Na carreira de Procurador da Fazenda Nacional há grande contato com contencioso e política fiscal. Que conselho você daria a quem quer migrar do estudo teórico para a prática contenciosa?

O salto do teórico para o contencioso acontece quando você aprende a fazer três perguntas:

  1. Qual é o problema jurídico real do caso?
  2. Qual é a tese e qual é a prova que sustenta essa tese?
  3. Qual é o precedente e qual é a consequência institucional daquela linha argumentativa?
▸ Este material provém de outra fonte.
**src/link8b10b_config.svh**
```systemverilog
`ifndef LINK8B10B_CONFIG_SVH
`define LINK8B10B_CONFIG_SVH

// K28.5 as sent when the running disparity on entry is negative
`define COMMA_P 10'b0011111010
// K28.5 as sent when the running disparity on entry is positive
`define COMMA_N 10'b1100000101

// register bus address width, word registers at byte offsets
`define CSR_ADDR_W 4

// byte offsets of the four registers
`define REG_TX_OFS 4'h0
`define REG_RX_OFS 4'h4
`define REG_STATUS_OFS 4'h8
`define REG_ERRCNT_OFS 4'hc

`endif

```
**src/csr_pkg.sv**
```systemverilog
package csr_pkg;

	// register select, in the order of the byte offsets
	typedef enum logic [1:0] {
		reg_tx = 2'd0,
		reg_rx = 2'd1,
		reg_status = 2'd2,
		reg_errcnt = 2'd3
	} csr_reg_t;

	// AXI4-Lite response codes used by the slave
	typedef enum logic [1:0] {
		resp_okay = 2'b00,
		resp_slverr = 2'b10
	} axi_resp_t;

	// write channel waits in wr_resp until the response is taken
	typedef enum logic {wr_idle, wr_resp} wr_state_t;
	// read channel waits in rd_data until the data is taken
	typedef enum logic {rd_idle, rd_data} rd_state_t;

endpackage

```
**src/line_code_pkg.sv**
```systemverilog
package line_code_pkg;

	// one data or control byte, bit 0 is the A bit of the 5b/6b sub-block
	typedef logic [7:0] byte_t;

	// one 10-bit code group on the line
	// bit 9 carries a and goes out first, bit 0 carries j
	// bits 9..4 are the abcdei sub-block and bits 3..0 the fghj sub-block
	typedef logic [9:0] code_group_t;

	// running disparity between code groups and between sub-blocks
	typedef enum logic {
		rd_neg = 1'b0,
		rd_pos = 1'b1
	} rd_t;

endpackage

```
**src/dec_8b10b.sv**
```systemverilog
`timescale 1ns/1ps
`include "link8b10b_config.svh"

module dec_8b10b (
	input  logic clk,
	input  logic rst,
	input  logic valid,
	input  line_code_pkg::code_group_t din,
	output line_code_pkg::byte_t dout,
	output logic k,
	output logic code_err,
	output logic disp_err,
	output logic done
);
	import line_code_pkg::*;

	// the 6b halves of the two commas are the two K28 sub-blocks
	localparam code_group_t comma_p = `COMMA_P;
	localparam code_group_t comma_n = `COMMA_N;

	rd_t rd_q, rd6, rd_next;
	logic [5:0] sb6;
	logic [3:0] sb4, sb4_k;
	logic [4:0] edcba;
	logic [2:0] hgf;
	logic [2:0] ones6, ones4;
	logic [3:0] ones;
	logic bad6, bad4, a7, a7_ok, k28, kx7, run_err;
	logic err6, err4, code_err_c;

	assign sb6 = din[9:4];
	assign sb4 = din[3:0];
	assign k28 = (sb6 == comma_p[9:4]) || (sb6 == comma_n[9:4]);
	// after 110000 the fghj half of a K28 is sent complemented
	assign sb4_k = (sb6 == comma_n[9:4]) ? ~sb4 : sb4;

	// abcdei back to EDCBA, both disparity forms on one line
	always_comb begin
		bad6 = 1'b0;
		case (sb6)
			6'b100111, 6'b011000: edcba = 5'd0;
			6'b011101, 6'b100010: edcba = 5'd1;
			6'b101101, 6'b010010: edcba = 5'd2;
			6'b110001: edcba = 5'd3;
			6'b110101, 6'b001010: edcba = 5'd4;
			6'b101001: edcba = 5'd5;
			6'b011001: edcba = 5'd6;
			6'b111000, 6'b000111: edcba = 5'd7;
			6'b111001, 6'b000110: edcba = 5'd8;
			6'b100101: edcba = 5'd9;
			6'b010101: edcba = 5'd10;
			6'b110100: edcba = 5'd11;
			6'b001101: edcba = 5'd12;
			6'b101100: edcba = 5'd13;
			6'b011100: edcba = 5'd14;
			6'b010111, 6'b101000: edcba = 5'd15;
			6'b011011, 6'b100100: edcba = 5'd16;
			6'b100011: edcba = 5'd17;
			6'b010011: edcba = 5'd18;
			6'b110010: edcba = 5'd19;
			6'b001011: edcba = 5'd20;
			6'b101010: edcba = 5'd21;
			6'b011010: edcba = 5'd22;
			6'b111010, 6'b000101: edcba = 5'd23;
			6'b110011, 6'b001100: edcba = 5'd24;
			6'b100110: edcba = 5'd25;
			6'b010110: edcba = 5'd26;
			6'b110110, 6'b001001: edcba = 5'd27;
			// D28 data, the K28 forms follow further down
			6'b001110: edcba = 5'd28;
			6'b101110, 6'b010001: edcba = 5'd29;
			6'b011110, 6'b100001: edcba = 5'd30;
			6'b101011, 6'b010100: edcba = 5'd31;
			6'b001111, 6'b110000: edcba = 5'd28;
			default: begin
				edcba = 5'd0;
				bad6 = 1'b1;
			end
		endcase
	end

	// fghj back to HGF, the alternate 7 is marked for the legality check
	always_comb begin
		bad4 = 1'b0;
		a7 = 1'b0;
		case (sb4_k)
			4'b1011, 4'b0100: hgf = 3'd0;
			4'b1001: hgf = 3'd1;
			4'b0101: hgf = 3'd2;
			4'b1100, 4'b0011: hgf = 3'd3;
			4'b1101, 4'b0010: hgf = 3'd4;
			4'b1010: hgf = 3'd5;
			4'b0110: hgf = 3'd6;
			4'b1110, 4'b0001: hgf = 3'd7;
			4'b0111, 4'b1000: begin
				hgf = 3'd7;
				a7 = 1'b1;
			end
			default: begin
				hgf = 3'd0;
				bad4 = 1'b1;
			end
		endcase
	end

	// K23, K27, K29 and K30 only exist as .7 with the alternate code
	assign kx7 = a7 && (edcba == 5'd23 || edcba == 5'd27 || edcba == 5'd29 || edcba == 5'd30);
	// data only uses A7 where P7 would make a run of five
	assign a7_ok = k28 || kx7 || edcba == 5'd11 || edcba == 5'd13 || edcba == 5'd14 ||
		edcba == 5'd17 || edcba == 5'd18 || edcba == 5'd20;

	// six equal bits in a row never occur inside a legal group
	always_comb begin
		run_err = 1'b0;
		for (int i = 0; i < 5; i++) begin
			if (din[i +: 6] == 6'b111111 || din[i +: 6] == 6'b000000) begin
				run_err = 1'b1;
			end
		end
	end

	assign ones6 = 3'($countones(sb6));
	assign ones4 = 3'($countones(sb4));
	assign ones = {1'b0, ones6} + {1'b0, ones4};
	assign code_err_c = bad6 | bad4 | (ones < 4'd4) | (ones > 4'd6) | run_err | (a7 & ~a7_ok);

	// an unbalanced sub-block must lean against the disparity it enters with
	// and then sets the disparity to its own sign, which also resyncs after errors
	assign err6 = (ones6 > 3'd3 && rd_q == rd_pos) || (ones6 < 3'd3 && rd_q == rd_neg);
	assign rd6 = (ones6 > 3'd3) ? rd_pos : (ones6 < 3'd3) ? rd_neg : rd_q;
	assign err4 = (ones4 > 3'd2 && rd6 == rd_pos) || (ones4 < 3'd2 && rd6 == rd_neg);
	assign rd_next = (ones4 > 3'd2) ? rd_pos : (ones4 < 3'd2) ? rd_neg : rd6;

	always_ff @(posedge clk) begin
		if (!rst) begin
			rd_q <= rd_neg;
			done <= 1'b0;
		end else begin
			done <= valid;
			if (valid) begin
				rd_q <= rd_next;
			end
		end
	end

	always_ff @(posedge clk) begin
		if (valid) begin
			dout <= {hgf, edcba};
			k <= k28 | kx7;
			code_err <= code_err_c;
			disp_err <= err6 | err4;
		end
	end

endmodule

```
**src/enc_8b10b.sv**
```systemverilog
`timescale 1ns/1ps
`include "link8b10b_config.svh"

module enc_8b10b (
	input  logic clk,
	input  logic rst,
	input  logic ena,
	input  logic k,
	input  line_code_pkg::byte_t din,
	output line_code_pkg::code_group_t dout
);
	import line_code_pkg::*;

	rd_t rd_q;
	code_group_t code_q;
	logic disp_in, disp6, disp_out;
	logic ai, bi, ci, di, ei, fi, gi, hi;
	logic aeqb, ceqd, l22, l40, l04, l13, l31;
	logic a_enc, b_enc, c_enc, d_enc, e_enc, i_enc;
	logic f_enc, g_enc, h_enc, j_enc;
	logic pd1s6, nd1s6, ndos6, pdos6, alt7;
	logic pd1s4, nd1s4, ndos4, pdos4;
	logic compls6, compls4;

	assign disp_in = (rd_q == rd_pos);
	assign {hi, gi, fi, ei, di, ci, bi, ai} = din;

	// classify abcd by how many ones it holds
	assign aeqb = ai ~^ bi;
	assign ceqd = ci ~^ di;
	assign l22 = (ai & bi & ~ci & ~di) | (ci & di & ~ai & ~bi) | (~aeqb & ~ceqd);
	assign l40 = ai & bi & ci & di;
	assign l04 = ~(ai | bi | ci | di);
	assign l13 = (~aeqb & ~ci & ~di) | (~ceqd & ~ai & ~bi);
	assign l31 = (~aeqb & ci & di) | (~ceqd & ai & bi);

	// 5b/6b sub-block in its primary form, before any complement
	assign a_enc = ai;
	assign b_enc = (bi & ~l40) | l04;
	assign c_enc = l04 | ci | (ei & di & ~ci & ~bi & ~ai);
	assign d_enc = di & ~(ai & bi & ci);
	assign e_enc = (ei | l13) & ~(ei & di & ~ci & ~bi & ~ai);
	// the k term only matters for K28, the other K codes already set i
	assign i_enc = (l22 & ~ei) | (ei & ~di & ~ci & ~(ai & bi)) | (ei & l40) |
		(k & ei & di & ci & ~bi & ~ai) | (ei & ~di & ci & ~bi & ~ai);

	// pd1s6 marks primary forms that assume a positive disparity before them
	// and nd1s6 those that assume a negative one
	assign pd1s6 = (ei & di & ~ci & ~bi & ~ai) | (~ei & ~l22 & ~l31);
	assign nd1s6 = k | (ei & ~l22 & ~l13) | (~ei & ~di & ci & bi & ai);
	// which of those leave the sub-block unbalanced and so flip the disparity
	assign ndos6 = pd1s6;
	assign pdos6 = k | (ei & ~l22 & ~l13);

	// Dx.7 would give a run of five across e, i, f, g, h for D17, D18, D20
	// at negative disparity and for D11, D13, D14 at positive disparity
	// so those use the alternate 7, as do all Kx.7 symbols
	// the 6b half of these is balanced, so disparity on entry still holds
	assign alt7 = fi & gi & hi & (k | (disp_in ? (~ei & di & l31) : (ei & ~di & l13)));

	// 3b/4b sub-block in its primary form
	assign f_enc = fi & ~alt7;
	assign g_enc = gi | (~fi & ~gi & ~hi);
	assign h_enc = hi;
	assign j_enc = (~hi & (gi ^ fi)) | alt7;

	// K28.1, .2, .5 and .6 take the complement even though they are balanced
	assign nd1s4 = fi & gi;
	assign pd1s4 = (~fi & ~gi) | (k & (fi ^ gi));
	assign ndos4 = ~fi & ~gi;
	assign pdos4 = fi & gi & hi;

	// the 4b half sees the disparity left behind by the 6b half
	assign compls6 = (pd1s6 & ~disp_in) | (nd1s6 & disp_in);
	assign disp6 = disp_in ^ (ndos6 | pdos6);
	assign compls4 = (pd1s4 & ~disp6) | (nd1s4 & disp6);
	assign disp_out = disp6 ^ (ndos4 | pdos4);

	// the line sits on a comma until the first symbol is sent
	always_ff @(posedge clk) begin
		if (!rst) begin
			rd_q <= rd_neg;
			code_q <= `COMMA_N;
		end else if (ena) begin
			rd_q <= disp_out ? rd_pos : rd_neg;
			code_q <= {a_enc ^ compls6, b_enc ^ compls6, c_enc ^ compls6,
				d_enc ^ compls6, e_enc ^ compls6, i_enc ^ compls6,
				f_enc ^ compls4, g_enc ^ compls4, h_enc ^ compls4, j_enc ^ compls4};
		end
	end

	assign dout = code_q;

endmodule

```
**src/link8b10b_top.sv**
```systemverilog
`timescale 1ns/1ps
`include "link8b10b_config.svh"

module link8b10b_top (
	input  logic clk,
	input  logic rst,
	input  logic [`CSR_ADDR_W-1:0] awaddr,
	input  logic awvalid,
	output logic awready,
	input  logic [31:0] wdata,
	input  logic [3:0] wstrb,
	input  logic wvalid,
	output logic wready,
	output csr_pkg::axi_resp_t bresp,
	output logic bvalid,
	input  logic bready,
	input  logic [`CSR_ADDR_W-1:0] araddr,
	input  logic arvalid,
	output logic arready,
	output logic [31:0] rdata,
	output csr_pkg::axi_resp_t rresp,
	output logic rvalid,
	input  logic rready,
	output line_code_pkg::code_group_t tx_code,
	output logic tx_code_valid,
	input  line_code_pkg::code_group_t rx_code,
	input  logic rx_code_valid
);
	import line_code_pkg::*;

	byte_t tx_byte, rx_byte;
	logic tx_k, tx_ena;
	logic rx_k, rx_code_err, rx_disp_err, rx_done;

	link_csr i_csr (
		.clk(clk), .rst(rst),
		.awaddr(awaddr), .awvalid(awvalid), .awready(awready),
		.wdata(wdata), .wstrb(wstrb), .wvalid(wvalid), .wready(wready),
		.bresp(bresp), .bvalid(bvalid), .bready(bready),
		.araddr(araddr), .arvalid(arvalid), .arready(arready),
		.rdata(rdata), .rresp(rresp), .rvalid(rvalid), .rready(rready),
		.tx_byte(tx_byte), .tx_k(tx_k), .tx_ena(tx_ena),
		.rx_byte(rx_byte), .rx_k(rx_k), .rx_code_err(rx_code_err),
		.rx_disp_err(rx_disp_err), .rx_done(rx_done)
	);

	enc_8b10b i_enc (
		.clk(clk), .rst(rst), .ena(tx_ena), .k(tx_k), .din(tx_byte), .dout(tx_code)
	);

	dec_8b10b i_dec (
		.clk(clk), .rst(rst), .valid(rx_code_valid), .din(rx_code),
		.dout(rx_byte), .k(rx_k), .code_err(rx_code_err),
		.disp_err(rx_disp_err), .done(rx_done)
	);

	// the encoder output register lags its enable by one cycle
	always_ff @(posedge clk) begin
		if (!rst) begin
			tx_code_valid <= 1'b0;
		end else begin
			tx_code_valid <= tx_ena;
		end
	end

endmodule

```
**src/link_csr.sv**
```systemverilog
`timescale 1ns/1ps
`include "link8b10b_config.svh"

module link_csr (
	input  logic clk,
	input  logic rst,
	input  logic [`CSR_ADDR_W-1:0] awaddr,
	input  logic awvalid,
	output logic awready,
	input  logic [31:0] wdata,
	// byte strobes are not supported, every write is taken as a full word
	input  logic [3:0] wstrb,
	input  logic wvalid,
	output logic wready,
	output csr_pkg::axi_resp_t bresp,
	output logic bvalid,
	input  logic bready,
	input  logic [`CSR_ADDR_W-1:0] araddr,
	input  logic arvalid,
	output logic arready,
	output logic [31:0] rdata,
	output csr_pkg::axi_resp_t rresp,
	output logic rvalid,
	input  logic rready,
	output line_code_pkg::byte_t tx_byte,
	output logic tx_k,
	output logic tx_ena,
	input  line_code_pkg::byte_t rx_byte,
	input  logic rx_k,
	input  logic rx_code_err,
	input  logic rx_disp_err,
	input  logic rx_done
);
	import csr_pkg::*;

	wr_state_t wr_state;
	rd_state_t rd_state;
	csr_reg_t wr_sel, rd_sel;
	logic wr_hit, rd_hit, wr_ok;
	logic wr_fire, rd_fire, rx_read, cnt_clear;
	logic rx_ready, overflow;
	logic [10:0] rx_q;
	logic [15:0] err_cnt;
	logic [31:0] rd_word;

	// hit is cleared for any offset outside the register map
	function automatic csr_reg_t addr_decode(input logic [`CSR_ADDR_W-1:0] addr,
		output logic hit);
		hit = 1'b1;
		case (addr)
			`REG_TX_OFS: addr_decode = reg_tx;
			`REG_RX_OFS: addr_decode = reg_rx;
			`REG_STATUS_OFS: addr_decode = reg_status;
			`REG_ERRCNT_OFS: addr_decode = reg_errcnt;
			default: begin
				addr_decode = reg_tx;
				hit = 1'b0;
			end
		endcase
	endfunction

	always_comb begin
		wr_sel = addr_decode(awaddr, wr_hit);
		rd_sel = addr_decode(araddr, rd_hit);
	end

	// address and data are only taken together, and only while no response waits
	assign wr_fire = (wr_state == wr_idle) && awvalid && wvalid;
	assign awready = wr_fire;
	assign wready = wr_fire;
	assign bvalid = (wr_state == wr_resp);
	// RX and STATUS are read only
	assign wr_ok = wr_hit && (wr_sel == reg_tx || wr_sel == reg_errcnt);
	assign cnt_clear = wr_fire && wr_ok && (wr_sel == reg_errcnt);

	// the read address is only taken while no read data waits
	assign rd_fire = (rd_state == rd_idle) && arvalid;
	assign arready = rd_fire;
	assign rvalid = (rd_state == rd_data);
	assign rx_read = rd_fire && rd_hit && (rd_sel == reg_rx);

	always_ff @(posedge clk) begin
		if (!rst) begin
			wr_state <= wr_idle;
			rd_state <= rd_idle;
			tx_ena <= 1'b0;
		end else begin
			// one encoder strobe per accepted TX write, in step with bvalid
			tx_ena <= wr_fire && wr_ok && (wr_sel == reg_tx);
			if (wr_state == wr_idle && wr_fire) begin
				wr_state <= wr_resp;
			end else if (wr_state == wr_resp && bready) begin
				wr_state <= wr_idle;
			end
			if (rd_state == rd_idle && rd_fire) begin
				rd_state <= rd_data;
			end else if (rd_state == rd_data && rready) begin
				rd_state <= rd_idle;
			end
		end
	end

	always_comb begin
		rd_word = '0;
		case (rd_sel)
			reg_tx: rd_word[8:0] = {tx_k, tx_byte};
			reg_rx: rd_word[10:0] = rx_q;
			reg_status: rd_word[1:0] = {overflow, rx_ready};
			reg_errcnt: rd_word[15:0] = err_cnt;
		endcase
	end

	// response and data stay put while the master holds off ready
	always_ff @(posedge clk) begin
		if (wr_fire) begin
			bresp <= wr_ok ? resp_okay : resp_slverr;
			if (wr_ok && wr_sel == reg_tx) begin
				tx_byte <= wdata[7:0];
				tx_k <= wdata[8];
			end
		end
		if (rd_fire) begin
			rresp <= rd_hit ? resp_okay : resp_slverr;
			rdata <= rd_hit ? rd_word : '0;
		end
		if (rx_done) begin
			rx_q <= {rx_disp_err, rx_code_err, rx_k, rx_byte};
		end
	end

	// a new symbol wins over a read of RX in the same cycle
	always_ff @(posedge clk) begin
		if (!rst) begin
			rx_ready <= 1'b0;
			overflow <= 1'b0;
			err_cnt <= '0;
		end else begin
			if (rx_done) begin
				rx_ready <= 1'b1;
				overflow <= rx_ready && !rx_read;
			end else if (rx_read) begin
				rx_ready <= 1'b0;
				overflow <= 1'b0;
			end
			if (cnt_clear) begin
				err_cnt <= '0;
			end else if (rx_done && (rx_code_err || rx_disp_err) && err_cnt != 16'hffff) begin
				err_cnt <= err_cnt + 16'd1;
			end
		end
	end

endmodule

```
**config.mk**
```make
export PLATFORM = sky130hd
export DESIGN_NAME = link8b10b_top
export DESIGN_NICKNAME = d
export VERILOG_FILES = /design/src/csr_pkg.sv /design/src/line_code_pkg.sv /design/src/dec_8b10b.sv /design/src/enc_8b10b.sv /design/src/link8b10b_top.sv /design/src/link_csr.sv
export VERILOG_INCLUDE_DIRS = /design/src /design/src/src
export SDC_FILE = /design/constraint.sdc
export NUM_CORES = 1
export LEC_CHECK = 0
export BUFFER_PORTS_ARGS = -buffer_cell sky130_fd_sc_hd__buf_4
export CAP_MARGIN = 20
export CELL_PAD_IN_SITES_DETAIL_PLACEMENT = 1
export CELL_PAD_IN_SITES_GLOBAL_PLACEMENT = 1
export CORE_UTILIZATION = 46
export CTS_CLUSTER_SIZE = 25
export DETAILED_ROUTE_END_ITERATION = 8
export GPL_TIMING_DRIVEN = 0
export HOLD_SLACK_MARGIN = 0.03
export PLACE_DENSITY = 0.95
export SLEW_MARGIN = 0
export SYNTH_ARGS = -nofsm -noshare
export SYNTH_HDL_FRONTEND = slang
export SYNTH_SLANG_ARGS = --single-unit
```
**constraint.sdc**
```tcl
create_clock -name clk -period 8.7 [get_ports clk]
set_input_delay 0.87 -clock clk [delete_from_list [all_inputs] [get_ports clk]]
set_output_delay 0.87 -clock clk [all_outputs]
set_load 0.02 [all_outputs]
```
==> results of run 1 <==
critical path, stage by stage:
cell and delay, ps:
buf_4 100, clkbuf_1 350, inv_1 200, ha_1 340
ha_1 200, fa_1 620, fa_1 450, a221o_1 350
a21oi_1 110, o21ai_0 100, a2111oi_0 680, o221ai_2 200
synthesized netlist by cell type (4+ instances only):
| cell | n | share of area |
|---|---|---|
| nor2_1 | 56 | 0.040 |
| and3_1 | 13 | 0.015 |
| dfxtp_1 | 35 | 0.13 |
| buf_6 | 4 | 0.0085 |
| a22oi_1 | 8 | 0.011 |
| ha_1 | 33 | 0.078 |
| a31oi_1 | 6 | 0.0071 |
| nand4_1 | 8 | 0.0094 |
| a21oi_1 | 34 | 0.032 |
| o21ai_0 | 18 | 0.017 |
| buf_4 | 20 | 0.028 |
| edfxtp_1 | 49 | 0.28 |
| inv_1 | 28 | 0.020 |
| mux2i_1 | 12 | 0.023 |
| and2_1 | 5 | 0.0059 |
| xnor2_1 | 16 | 0.026 |
| clkbuf_1 | 14 | 0.0099 |
| nand3_1 | 17 | 0.016 |
| buf_2 | 8 | 0.0075 |
| xor2_1 | 8 | 0.013 |
| a311oi_1 | 6 | 0.0099 |
| a22o_1 | 5 | 0.0082 |
| nand2b_1 | 4 | 0.0047 |
| and4_1 | 5 | 0.0082 |
| nand2_1 | 37 | 0.026 |
| o211ai_1 | 4 | 0.0056 |
| nor3_1 | 4 | 0.0038 |
| or3_1 | 4 | 0.0047 |
| a211oi_1 | 9 | 0.013 |
sequential cells by signal (all words and copies together) (netlist names):
| signal | flops |
|---|---|
| i_csr.rresp | 1 |
| i_csr.overflow | 1 |
| i_csr.err_cnt | 16 |
| i_dec.k | 1 |
| i_csr.rvalid | 1 |
| i_dec.code_err | 1 |
| i_csr.tx_byte | 8 |
| i_dec.rd_q | 1 |
| i_csr.bvalid | 1 |
| i_csr.rx_q | 11 |
| i_enc.dout | 10 |
| i_csr.bresp | 1 |
| i_csr.tx_ena | 1 |
| i_csr.tx_k | 1 |
| i_dec.done | 1 |
| i_enc.disp_in | 1 |
| i_csr.rx_ready | 1 |
| i_csr.rdata | 16 |
| i_dec.dout | 8 |
| i_dec.disp_err | 1 |
| tx_code_valid | 1 |
worst max path at each step:
| stage | slack [ps] | end | depth (start not counted) | start |
|---|---|---|---|---|
| after floorplan | 4670 | i_dec.code_err | 11 | rx_code[2] |
| after global placement | 4040 | i_dec.code_err | 12 | rx_code[2] |
| after detailed placement | 3850 | i_dec.code_err | 12 | rx_code[2] |
| after CTS | 4190 | i_dec.code_err | 12 | rx_code[2] |
| after global routing | 3940 | i_dec.code_err | 12 | rx_code[3] |
| final | 4170 | i_dec.code_err | 12 | rx_code[2] |
cells by family (layout without fill, tap and decap cells):
family / Yosys count / count (layout) / synth area share
and+or+nand+nor: 175 / 175 / 0.170
AOI/OAI and AO/OA: 124 / 124 / 0.171
DFF: 84 / 84 / 0.408
buffers and inverters: 77 / 162 / 0.0759
adders and majority gates: 36 / 36 / 0.0889
xor gates and xnor gates: 26 / 26 / 0.0456
muxes: 18 / 18 / 0.0400
other: 1 / 18 / 0.000705
area by class of cell:
cell class | count | area [µm²]
well taps | 140 | 175
fillers | 1243 | 4620
multi-input cells | 397 | 2820
clock inverters | 6 | 87.6
inverters | 29 | 109
flip-flops and latches | 84 | 2170
repair buffers | 69 | 518
plain buffers | 48 | 295
clock buffers | 10 | 239
power groups by stage:
stage / logic [mW] / clock network, mW / registers, mW
after floorplan: 0.127 / 0 / 0.468
after global placement: 0.186 / 0 / 0.463
after detailed placement: 0.197 / 0 / 0.464
after CTS: 0.200 / 0.418 / 0.456
after global routing: 0.219 / 0.434 / 0.458
final: 0.200 / 0.415 / 0.456
routing by layer:
metal | vias to the layer above | GRT usage
met5 | - | 0
met4 | 0 | 0.111
met3 | 44 | 0.0373
met2 | 157 | 0.478
met1 | 2231 | 0.295
li1 | 2139 | -
cells in the final DEF, fill, tap and decap left out, types with 16 or more instances in the layout:
cell / Yosys / final
ha_1: 33 / 33
a21oi_1: 34 / 34
edfxtp_1: 49 / 49
o21ai_0: 18 / 18
dfxtp_1: 35 / 35
nand2_1: 37 / 37
inv_1: 28 / 28
buf_4: 20 / 89
conb_1: 1 / 18
xnor2_1: 16 / 16
nor2_1: 56 / 56
nand3_1: 17 / 17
E uma dica muito prática: leia peças e decisões com “olhar de estrutura”:

  • qual foi a estratégia?
  • qual foi a narrativa?
  • onde está a prova?

Como você organiza seu tempo entre funções institucionais (PGFN), produção acadêmica (livros/artigos) e atividades de ensino? Tem alguma técnica de gestão de tempo que sempre usa?

Eu tento não romantizar produtividade. Eu uso três regras simples:

  • Agenda com blocos: cada área tem seu “território” na semana, mesmo que pequeno.
  • Prioridade do essencial: tem dia que você não vence o mundo — você vence o “mínimo bem feito”.
  • Produção por etapas: eu separo pesquisa, estrutura e escrita/execução. Misturar tudo dá sensação de trabalho, mas rende pouco.

E em síntese, ainda tento descansar uma vez por semana. O objetivo é que isso tem que ser uma regra sagrada para aguentar o que se faz por paixão. Ainda que, algumas vezes, eu descumpra, rsrs

Qual foi o erro mais comum que você observou em candidatos e qual a correção prática que recomenda?

O erro mais comum é o que eu já vivi: confundir movimento com progresso.

  • A pessoa muda de material toda semana.
  • Começa “um método revolucionário” a cada mês.
  • Consome muito e consolida pouco.

Correção prática: escolha um caminho e fique nele tempo suficiente para colher resultado.
E uma regra de ouro: errou questão? vira anotação. O erro é o professor mais caro e mais eficiente — se você aproveitar.

Veja, o aprovado não é quem nunca erra; é quem não desperdiça o erro.

Quais projetos ou temas você pretende explorar nos próximos anos (pesquisas, livros ou cursos)? Há alguma área do Direito que você acredita estar “em transformação” e que vale a pena acompanhar já?

Eu quero continuar aprofundando e traduzindo temas complexos para a linguagem do aluno e do operador do Direito — especialmente em áreas que estão mudando tudo.

Algumas transformações que valem atenção imediata:

  • Reforma Tributária e a reorganização do sistema: muda prática, muda tese, muda estratégia. Eu tenho estudado a Reforma Tributária desde 2022, e assim, continuo aqui com a LC 227/2026.
  • Tecnologia e IA no Direito: não como moda, mas como realidade que afeta produtividade, pesquisa e forma de argumentar.

Se eu pudesse deixar uma mensagem final para os alunos do Estratégia, seria essa: não se acomodem. O seu futuro não nasce de um dia perfeito — nasce de uma semana comum bem vivida, com constância. Estudar é privilégio, e privilégio é missão. Fiquem na fila. A fila anda. E quando a vitória chega, você entende: não foi sorte — foi processo. E principalmente, acreditar em Deus. Tudo na vida já foi um sonho. Eu posso afirmar com convicção que vivo a graça do senhor de estar vivo e desfrutar aqui pitadas do céu, principalmente através de vocês, queridos alunos. Muito obrigado!